This design comes from an exercise in tuning for small area and a short achievable clock period on the open sky130 flow, not from production work.

==> run K: inputs <==
==> flow/design.v (excerpt) <==
module ckv_unit (
    input  wire        clk,
    input  wire        rst,
    input  wire        in_valid,
    input  wire        in_sof,
    input  wire        in_eof,
    input  wire [3:0]  in_nbytes,
    input  wire [63:0] in_data,
    input  wire [1:0]  in_alg,
    input  wire [1:0]  in_mode,
    input  wire [15:0] in_tenant,
    input  wire [15:0] in_pseq,
    input  wire [63:0] in_ctx,
    input  wire [23:0] in_dest,
    input  wire [63:0] in_expect,
    output reg         res_valid,
    output reg  [63:0] res_crc,
    output reg  [63:0] res_state,
    output reg         res_match
);
    reg  [1:0] alg_q;    
    reg        pcw_q;    
    wire       pcw_i = (in_mode == 2'd1);
    wire       res_i = (in_mode == 2'd2);
    wire [1:0] alg_i = pcw_i ? 2'd0 : in_alg;
    wire [1:0] alg_b = in_sof ? alg_i : alg_q;      
    reg [63:0] bmask;
    integer b;
    always @(*) begin
        for (b = 0; b < 8; b = b + 1)
            bmask[8*b +: 8] = (b < in_nbytes) ? 8'hFF : 8'h00;
    end
    wire        ctx_lo  = in_sof & res_i & (alg_i != 2'd2);
    wire        ctx_sw  = in_sof & res_i & (alg_i == 2'd2);
    wire        ctx_hi  = in_sof & res_i & (alg_i == 2'd3);
    wire        ctx_mid = ctx_lo;
    wire        tp_on   = in_sof & pcw_i;
    wire [63:0] start_v = {in_ctx[63:32] & {32{ctx_hi}},
                           (in_ctx[31:16] & {16{ctx_mid}}) ^ (in_tenant & {16{tp_on}}),
                           (in_ctx[15:0] & {16{ctx_lo}}) ^ ({in_ctx[7:0], in_ctx[15:8]} & {16{ctx_sw}})
                               ^ (in_pseq & {16{tp_on}})};
    wire [63:0] x_in = (in_data & bmask) ^ start_v;
  ...
==> module ckv_unit, before the edit <==
module ckv_unit (
    input  wire        clk,
    input  wire        rst,
    input  wire        in_valid,
    input  wire        in_sof,
    input  wire        in_eof,
    input  wire [3:0]  in_nbytes,
    input  wire [63:0] in_data,
    input  wire [1:0]  in_alg,
    input  wire [1:0]  in_mode,
    input  wire [15:0] in_tenant,
    input  wire [15:0] in_pseq,
    input  wire [63:0] in_ctx,
    input  wire [23:0] in_dest,
    input  wire [63:0] in_expect,
    output reg         res_valid,
    output reg  [63:0] res_crc,
    output reg  [63:0] res_state,
    output reg         res_match
);
    reg  [1:0] alg_q;    
    reg        pcw_q;    
    wire       pcw_i = (in_mode == 2'd1);
    wire       res_i = (in_mode == 2'd2);
    wire [1:0] alg_i = pcw_i ? 2'd0 : in_alg;
    wire [1:0] alg_b = in_sof ? alg_i : alg_q;      
    reg [63:0] bmask;
    integer b;
    always @(*) begin
        for (b = 0; b < 8; b = b + 1)
            bmask[8*b +: 8] = (b < in_nbytes) ? 8'hFF : 8'h00;
    end
    wire        ctx_lo  = in_sof & res_i & (alg_i != 2'd2);
    wire        ctx_sw  = in_sof & res_i & (alg_i == 2'd2);
    wire        ctx_hi  = in_sof & res_i & (alg_i == 2'd3);
    wire        ctx_mid = ctx_lo;
    wire        tp_on   = in_sof & pcw_i;
    wire [63:0] start_v = {in_ctx[63:32] & {32{ctx_hi}},
                           (in_ctx[31:16] & {16{ctx_mid}}) ^ (in_tenant & {16{tp_on}}),
                           (in_ctx[15:0] & {16{ctx_lo}}) ^ ({in_ctx[7:0], in_ctx[15:8]} & {16{ctx_sw}})
                               ^ (in_pseq & {16{tp_on}})};
    wire [63:0] x_in = (in_data & bmask) ^ start_v;
    wire [3:0]  k_in = 4'd8 - in_nbytes;
    reg        v_r, sof_r, eof_r;
    reg        kone_r;    
    reg [2:0]  k_a, k_b, k_c;    
    reg [63:0] x_r;
    reg [23:0] dest_r;
    reg [63:0] exp_r;
    reg [3:0]  sel_r;     
    reg        pcw_r;     
    reg        sw_r;      
    reg        st_r;      
    always @(posedge clk) begin
        v_r    <= in_valid & ~rst;
        sof_r  <= in_sof;
        eof_r  <= in_eof;
        kone_r <= in_sof & (pcw_i | (~res_i & (alg_i != 2'd2)));
        k_a    <= k_in[2:0];
        k_b    <= k_in[2:0];
        k_c    <= k_in[2:0];
        x_r    <= x_in;
        dest_r <= in_dest;
        exp_r  <= in_expect;
        sel_r  <= 4'b0001 << alg_b;
        pcw_r  <= in_sof ? pcw_i : pcw_q;
        sw_r   <= ~in_sof & (alg_q == 2'd2);
        st_r   <= ~in_sof & (alg_q != 2'd2);
        if (in_valid && in_sof) begin
            alg_q <= alg_i;
            pcw_q <= pcw_i;
        end
    end
    reg  [63:0] crc_q;   
    wire [63:0] kconst = {{32{kone_r & sel_r[3]}}, {32{kone_r}}};
    wire [63:0] s = (crc_q & {64{st_r}})
                  ^ ({48'd0, crc_q[7:0], crc_q[15:8]} & {64{sw_r}})
                  ^ kconst;
    wire [63:0] x = x_r ^ s;
    wire [71:0]  z1 = k_a[0] ? {x, 8'd0} : {8'd0, x};
    wire [87:0]  z2 = k_b[1] ? {z1, 16'd0} : {16'd0, z1};
    wire [119:0] z3 = k_c[2] ? {z2, 32'd0} : {32'd0, z2};
    wire [63:0]  w = z3[63:0];
    wire [63:0]  h = {8'd0, z3[119:64]};
    wire [31:0] c0;
    wire [31:0] c1;
    wire [15:0] c2;
    wire [63:0] c3;
    ckv_net u_net (.w(w), .c0(c0), .c1(c1), .c2(c2), .c3(c3));
    wire [63:0] m = ({32'd0, c0} & {64{sel_r[0]}})
                  | ({32'd0, c1} & {64{sel_r[1]}})
                  | ({48'd0, c2} & {64{sel_r[2]}})
                  | (c3 & {64{sel_r[3]}});
    wire [63:0] hx = sel_r[2] ? {48'd0, h[7:0], h[15:8]} : h;
    wire [63:0] next = m ^ hx;
    reg        e2;        
    reg [23:0] dest2;
    reg [63:0] exp2;
    reg        pcw2;
    reg        w16_2, w64_2;
    always @(posedge clk) begin
        if (v_r)
            crc_q <= next;
        e2    <= v_r & eof_r & ~rst;
        dest2 <= dest_r;
        exp2  <= exp_r;
        pcw2  <= pcw_r;
        w16_2 <= sel_r[2];
        w64_2 <= sel_r[3];
    end
    wire [31:0] fv = crc_q[31:0] ^ {8'd0, dest2};
    wire [31:0] f;
    ckv_fold u_fold (.fv(fv), .f(f));
    wire [63:0] mask = w16_2 ? 64'h0000_0000_0000_FFFF :
                       w64_2 ? 64'hFFFF_FFFF_FFFF_FFFF : 64'h0000_0000_FFFF_FFFF;
    wire [63:0] final_crc = pcw2  ? {32'd0, ~f} :
                            w16_2 ? crc_q : (crc_q ^ mask);
    always @(posedge clk) begin
        res_valid <= e2 & ~rst;
        res_state <= crc_q;
        res_crc   <= final_crc;
        res_match <= (final_crc == (exp2 & mask));
    end
endmodule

→ **HOW TO COMPLETE THIS TASK**:
Search the entries for the word "design" and pick out every line that holds it.

→ **REPLY TO THE TASK**:
This design comes from an exercise in tuning for small area and a short achievable clock period on the open sky130 flow, not from production work.
==> flow/design.v (excerpt) <==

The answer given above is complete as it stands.